- Relator(a)
- Ministro Herman Benjamin
- Órgão julgador
- Segunda Turma
- Data do julgamento
- 28/09/2010
- Data de publicação
- 02/02/2011
STJ – Acórdão, Rel. Ministro Herman Benjamin, Segunda Turma, j. 28/09/2010, p. 02/02/2011
PROCESSUAL CIVIL E TRIBUTÁRIO. DL 406/1968. LISTA DE SERVIÇOS. TAXATIVIDADE. INTERPRETAÇÃO EXTENSIVA DE CADA ITEM. PROCESSUAL CIVIL. EMBARGOS DE DECLARAÇÃO. OFENSA AO ART. 535 DO CPC NÃO CONFIGURADA. OMISSÃO. INEXISTÊNCIA. INOVAÇÃO. IMPOSSIBILIDADE. AUSÊNCIA DE PREQUESTIONAMENTO. SÚMULA 211/STJ. NÃO HOUVE PRAZO DECADENCIAL. SERVIÇO BANCÁRIO IDÊNTICO OU NÃO AOS QUE CONSTAM EXPRESSAMENTE NA LISTA DE SERVIÇOS. NÃO REQUERIDA PERÍCIA. CERCEAMENTO DE DEFESA. NÃO-OCORRÊNCIA. 1. A jurisprudência do STJ pacificou-se no sentido de reconhecer que a Lista de Serviços anexa ao Decreto-Lei 406/1968 e à Lei Complementar 116/2003, para efeito de incidência de ISS sobre serviços bancários, é taxativa, mas admite leitura extensiva de cada item a fim de enquadrar serviços idênticos aos expressamente previstos. 2. A solução integral da controvérsia, com fundamento suficiente, não caracteriza ofensa ao art. 535 do CPC. 3. É inadmissível Recurso Especial quanto a questão inapreciada pelo Tribunal de origem, a despeito da oposição de Embargos Declaratórios.
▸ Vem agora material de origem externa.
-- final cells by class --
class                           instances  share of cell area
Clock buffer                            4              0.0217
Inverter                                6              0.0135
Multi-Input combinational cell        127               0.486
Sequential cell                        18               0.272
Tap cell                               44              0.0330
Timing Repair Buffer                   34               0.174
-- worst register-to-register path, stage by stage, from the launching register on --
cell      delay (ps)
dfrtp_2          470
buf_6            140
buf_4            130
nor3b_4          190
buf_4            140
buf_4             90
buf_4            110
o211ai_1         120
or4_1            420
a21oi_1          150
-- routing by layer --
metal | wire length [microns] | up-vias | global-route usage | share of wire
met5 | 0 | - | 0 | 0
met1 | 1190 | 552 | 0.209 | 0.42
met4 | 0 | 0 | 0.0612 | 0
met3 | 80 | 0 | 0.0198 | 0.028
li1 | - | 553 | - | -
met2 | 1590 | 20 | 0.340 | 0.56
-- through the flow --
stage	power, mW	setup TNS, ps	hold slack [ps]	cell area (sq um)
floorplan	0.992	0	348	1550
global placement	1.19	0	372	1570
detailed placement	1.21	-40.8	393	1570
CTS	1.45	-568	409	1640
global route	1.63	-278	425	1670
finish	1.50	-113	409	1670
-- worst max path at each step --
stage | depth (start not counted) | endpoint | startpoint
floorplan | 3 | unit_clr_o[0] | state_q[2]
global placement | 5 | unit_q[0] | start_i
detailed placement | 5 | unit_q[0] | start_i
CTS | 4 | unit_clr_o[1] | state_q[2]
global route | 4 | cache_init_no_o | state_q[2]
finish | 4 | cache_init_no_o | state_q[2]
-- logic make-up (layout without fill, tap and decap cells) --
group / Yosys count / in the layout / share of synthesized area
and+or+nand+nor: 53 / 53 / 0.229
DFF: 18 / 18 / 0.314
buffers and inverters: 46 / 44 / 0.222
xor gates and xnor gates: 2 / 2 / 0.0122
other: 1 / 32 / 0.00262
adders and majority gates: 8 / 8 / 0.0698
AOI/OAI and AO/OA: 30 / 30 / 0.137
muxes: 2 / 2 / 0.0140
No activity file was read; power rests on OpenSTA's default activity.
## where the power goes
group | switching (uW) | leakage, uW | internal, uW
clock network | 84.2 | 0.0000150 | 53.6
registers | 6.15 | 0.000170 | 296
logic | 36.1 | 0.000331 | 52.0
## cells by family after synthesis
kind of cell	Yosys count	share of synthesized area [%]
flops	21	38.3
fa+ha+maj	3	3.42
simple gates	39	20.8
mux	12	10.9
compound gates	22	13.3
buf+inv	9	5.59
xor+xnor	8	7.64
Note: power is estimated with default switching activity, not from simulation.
File: config.mk
export PLATFORM = sky130hd
export DESIGN_NAME = parking_occupancy_ctrl_flat
export DESIGN_NICKNAME = d
export VERILOG_FILES = /design/src/rtl/parking_occupancy_ctrl_if.sv /design/src/rtl/parking_occupancy_ctrl.sv /design/src/flat_wrapper.sv
export SDC_FILE = /design/constraint.sdc
export NUM_CORES = 1
export LEC_CHECK = 0
export ABC_AREA = 1
export CAP_MARGIN = 20
export CORE_MARGIN = 4
export CORE_UTILIZATION = 58
export CTS_CLUSTER_DIAMETER = 150
export CTS_CLUSTER_SIZE = 30
export DETAILED_ROUTE_END_ITERATION = 10
export PLACE_DENSITY = 0.94
export SKIP_LAST_GASP = 1
export SLEW_MARGIN = 15
export SYNTH_ARGS = -nofsm -noshare
export SYNTH_HDL_FRONTEND = slang
export SYNTH_SLANG_ARGS = --single-unit
File: constraint.sdc
create_clock -name NewCLK -period 3.7 [get_ports NewCLK]
set_clock_uncertainty 0.2 [all_clocks]
set_input_delay 0.74 -clock NewCLK [delete_from_list [all_inputs] [get_ports NewCLK]]
set_output_delay 0.74 -clock NewCLK [all_outputs]
set_load 0.005 [all_outputs]
File: src/rtl/parking_occupancy_ctrl_if.sv
// Entry/exit pulse inputs and occupancy/gate status outputs of the parking controller.
// Optional count_bcd signal is present only when PARK_BCD_EN is defined.
interface parking_occupancy_ctrl_if #(
    parameter int unsigned CNT_W = 4
);
    logic             entry_p;
    logic             exit_p;
    logic [CNT_W-1:0] count;
    logic             full;
    logic             empty;
    logic             gate_open;
    logic             reject;
    logic             err_exit;
`ifdef PARK_BCD_EN
    logic [7:0]       count_bcd;
`endif

    // Pulse-stage side: drives pulses, observes status
    modport master (
`ifdef PARK_BCD_EN
        input  count_bcd,
`endif
        output entry_p, exit_p,
        input  count, full, empty, gate_open, reject, err_exit
    );

    // Controller side
    modport slave (
`ifdef PARK_BCD_EN
        output count_bcd,
`endif
        input  entry_p, exit_p,
        output count, full, empty, gate_open, reject, err_exit
    );
endinterface
==> src/rtl/act_unit_mc.sv <==
// act_unit_mc: two-stage multi-channel activation (rescale + saturate, then ReLU / leaky / clipped / identity).
// Build option: define ACT_ROUND_EN for round-half-up on the rescale shifts (default truncates toward -inf).
module act_unit_mc #(
  parameter int DATA_WIDTH = 16,
  parameter int INT_WIDTH  = 4,
  parameter int NUM_CH     = 4,
  parameter int LEAK_SHIFT = 3,
  parameter int CNT_WIDTH  = 16
) (
  input  logic                           clk,
  input  logic                           rst_n,
  input  logic                           in_valid,
  output logic                           in_ready,
  input  logic [NUM_CH*2*DATA_WIDTH-1:0] in_data,
  input  logic [1:0]                     mode,
  input  logic [DATA_WIDTH-1:0]          clip_val,
  output logic                           out_valid,
  input  logic                           out_ready,
  output logic [NUM_CH*DATA_WIDTH-1:0]   out_data,
  output logic [NUM_CH-1:0]              out_sat,
  input  logic                           sat_clr,
  output logic [CNT_WIDTH-1:0]           sat_count
);

  localparam int W  = DATA_WIDTH;
  localparam int F  = DATA_WIDTH - INT_WIDTH;
  localparam int XW = 2 * DATA_WIDTH;
  localparam int IW = 2 * DATA_WIDTH + 1;
  localparam int LF = F + LEAK_SHIFT;

  localparam logic [1:0] MODE_RELU  = 2'b00;
  localparam logic [1:0] MODE_LEAKY = 2'b01;
  localparam logic [1:0] MODE_CLIP  = 2'b10;

  localparam logic signed [IW-1:0] SAT_MAX = {{(IW-W+1){1'b0}}, {(W-1){1'b1}}};
  localparam logic signed [IW-1:0] SAT_MIN = {{(IW-W+1){1'b1}}, {(W-1){1'b0}}};
  localparam logic [W-1:0]         W_MAX   = {1'b0, {(W-1){1'b1}}};
  localparam logic [W-1:0]         W_MIN   = {1'b1, {(W-1){1'b0}}};

`ifdef ACT_ROUND_EN
  localparam logic signed [IW-1:0] RND_BASE = IW'(1) << (F - 1);
  localparam logic signed [IW-1:0] RND_LEAK = IW'(1) << (LF - 1);
`endif

  logic en;
  logic in_fire;

  logic                       s1_valid_d, s1_valid_q;
  logic [NUM_CH-1:0][W-1:0]   s1_val_d, s1_val_q;
  logic [NUM_CH-1:0]          s1_ovf_d, s1_ovf_q;
  logic [NUM_CH-1:0]          s1_pos_d, s1_pos_q;
  logic [1:0]                 s1_mode_d, s1_mode_q;
  logic [W-1:0]               s1_clip_d, s1_clip_q;

  logic [NUM_CH-1:0][W-1:0]   s2_val;
  logic [NUM_CH-1:0]          s2_sat;

  logic                       out_valid_d, out_valid_q;
  logic [NUM_CH-1:0][W-1:0]   out_data_d, out_data_q;
  logic [NUM_CH-1:0]          out_sat_d, out_sat_q;
  logic [CNT_WIDTH-1:0]       sat_cnt_d, sat_cnt_q;
  logic [CNT_WIDTH:0]         sat_pop;
  logic [CNT_WIDTH:0]         sat_sum;

  assign en       = !out_valid_q || out_ready;
  assign in_ready = en && rst_n;
  assign in_fire  = in_valid && in_ready;

  // Stage 1: rescale each channel (leaky negatives use the longer shift) and saturate.
  always_comb begin : stage1_comb
    logic signed [IW-1:0] x_ext;
    logic signed [IW-1:0] x_adj;
    logic signed [IW-1:0] scaled;
    logic                 leak_neg;
    s1_valid_d = s1_valid_q;
    s1_val_d   = s1_val_q;
    s1_ovf_d   = s1_ovf_q;
    s1_pos_d   = s1_pos_q;
    s1_mode_d  = s1_mode_q;
    s1_clip_d  = s1_clip_q;
    x_ext      = '0;
    x_adj      = '0;
    scaled     = '0;
    leak_neg   = 1'b0;
    if (en) begin
      s1_valid_d = in_fire;
    end
    if (in_fire) begin
      s1_mode_d = mode;
      s1_clip_d = clip_val;
      for (int unsigned c = 0; c < NUM_CH; c++) begin
        x_ext    = {in_data[c*XW + XW - 1], in_data[c*XW +: XW]};
        leak_neg = (mode == MODE_LEAKY) && x_ext[IW-1];
`ifdef ACT_ROUND_EN
        x_adj    = x_ext + (leak_neg ? RND_LEAK : RND_BASE);
`else
        x_adj    = x_ext;
`endif
        scaled   = leak_neg ? (x_adj >>> LF) : (x_adj >>> F);
        if (scaled > SAT_MAX) begin
          s1_val_d[c] = W_MAX;
          s1_ovf_d[c] = 1'b1;
        end else if (scaled < SAT_MIN) begin
          s1_val_d[c] = W_MIN;
          s1_ovf_d[c] = 1'b1;
        end else begin
          s1_val_d[c] = scaled[W-1:0];
          s1_ovf_d[c] = 1'b0;
        end
        s1_pos_d[c] = !x_ext[IW-1] && (x_ext != '0);
      end
    end
  end

  // Stage 2: mode selection; the clip ceiling is compared unsigned against a non-negative value.
  always_comb begin : stage2_comb
    s2_val = '0;
    s2_sat = '0;
    for (int unsigned c = 0; c < NUM_CH; c++) begin
      case (s1_mode_q)
        MODE_RELU, MODE_CLIP: begin
          if (s1_pos_q[c]) begin
            s2_val[c] = s1_val_q[c];
            s2_sat[c] = s1_ovf_q[c];
          end
          if ((s1_mode_q == MODE_CLIP) && (s2_val[c] > s1_clip_q)) begin
            s2_val[c] = s1_clip_q;
          end
        end
        default: begin
          s2_val[c] = s1_val_q[c];
          s2_sat[c] = s1_ovf_q[c];
        end
      endcase
    end
  end

  always_comb begin : out_comb
    out_valid_d = out_valid_q;
    out_data_d  = out_data_q;
    out_sat_d   = out_sat_q;
    sat_cnt_d   = sat_cnt_q;
    sat_pop     = '0;
    sat_sum     = '0;
    if (en) begin
      out_valid_d = s1_valid_q;
      if (s1_valid_q) begin
        out_data_d = s2_val;
        out_sat_d  = s2_sat;
      end
    end
    for (int unsigned c = 0; c < NUM_CH; c++) begin
      sat_pop = sat_pop + {{CNT_WIDTH{1'b0}}, s2_sat[c]};
    end
    sat_sum = {1'b0, sat_cnt_q} + sat_pop;
    // Clear takes priority over a simultaneous load; that load's events are dropped.
    if (sat_clr) begin
      sat_cnt_d = '0;
    end else if (en && s1_valid_q) begin
      sat_cnt_d = sat_sum[CNT_WIDTH] ? '1 : sat_sum[CNT_WIDTH-1:0];
    end
  end

  always_ff @(posedge clk) begin
    if (!rst_n) begin
      s1_valid_q  <= 1'b0;
      s1_val_q    <= '0;
      s1_ovf_q    <= '0;
      s1_pos_q    <= '0;
      s1_mode_q   <= '0;
      s1_clip_q   <= '0;
      out_valid_q <= 1'b0;
      out_data_q  <= '0;
      out_sat_q   <= '0;
      sat_cnt_q   <= '0;
    end else begin
      s1_valid_q  <= s1_valid_d;
      s1_val_q    <= s1_val_d;
      s1_ovf_q    <= s1_ovf_d;
      s1_pos_q    <= s1_pos_d;
      s1_mode_q   <= s1_mode_d;
      s1_clip_q   <= s1_clip_d;
      out_valid_q <= out_valid_d;
      out_data_q  <= out_data_d;
      out_sat_q   <= out_sat_d;
      sat_cnt_q   <= sat_cnt_d;
    end
  end

  assign out_valid = out_valid_q;
  assign out_data  = out_data_q;
  assign out_sat   = out_sat_q;
  assign sat_count = sat_cnt_q;

endmodule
Incidência da Súmula 211/STJ. 4. Não há contradição em afastar a alegada violação do art. 535 do CPC e, ao mesmo tempo, não conhecer do mérito da demanda por ausência de prequestionamento, desde que o acórdão recorrido esteja adequadamente fundamentado. 5. O prazo decadencial de que dispõe a Fazenda Pública para constituir o crédito tributário é de cinco anos a contar "do primeiro dia do exercício seguinte àquele em que o lançamento poderia ter sido efetuado" (art. 173, I, do CTN). 6. O Tribunal a quo decidiu que "em relação aos serviços prestados nos exercícios de 1997 e 1998 a Fazenda efetuou o lançamento em 2002 (fl. 90) e 2003 (fl. 202), respectivamente, ou seja, antes do decurso do prazo decadencial." (fl. 1084). Portanto, não se configura decadência. 7. O agravante insistiu sobre a não-incidência do imposto, mas dispensou prova pericial. 8. Agravo Regimental não provido. (AgRg no Ag n. 1.305.919/SP, relator Ministro Herman Benjamin, Segunda Turma, julgado em 28/9/2010, DJe de 2/2/2011.)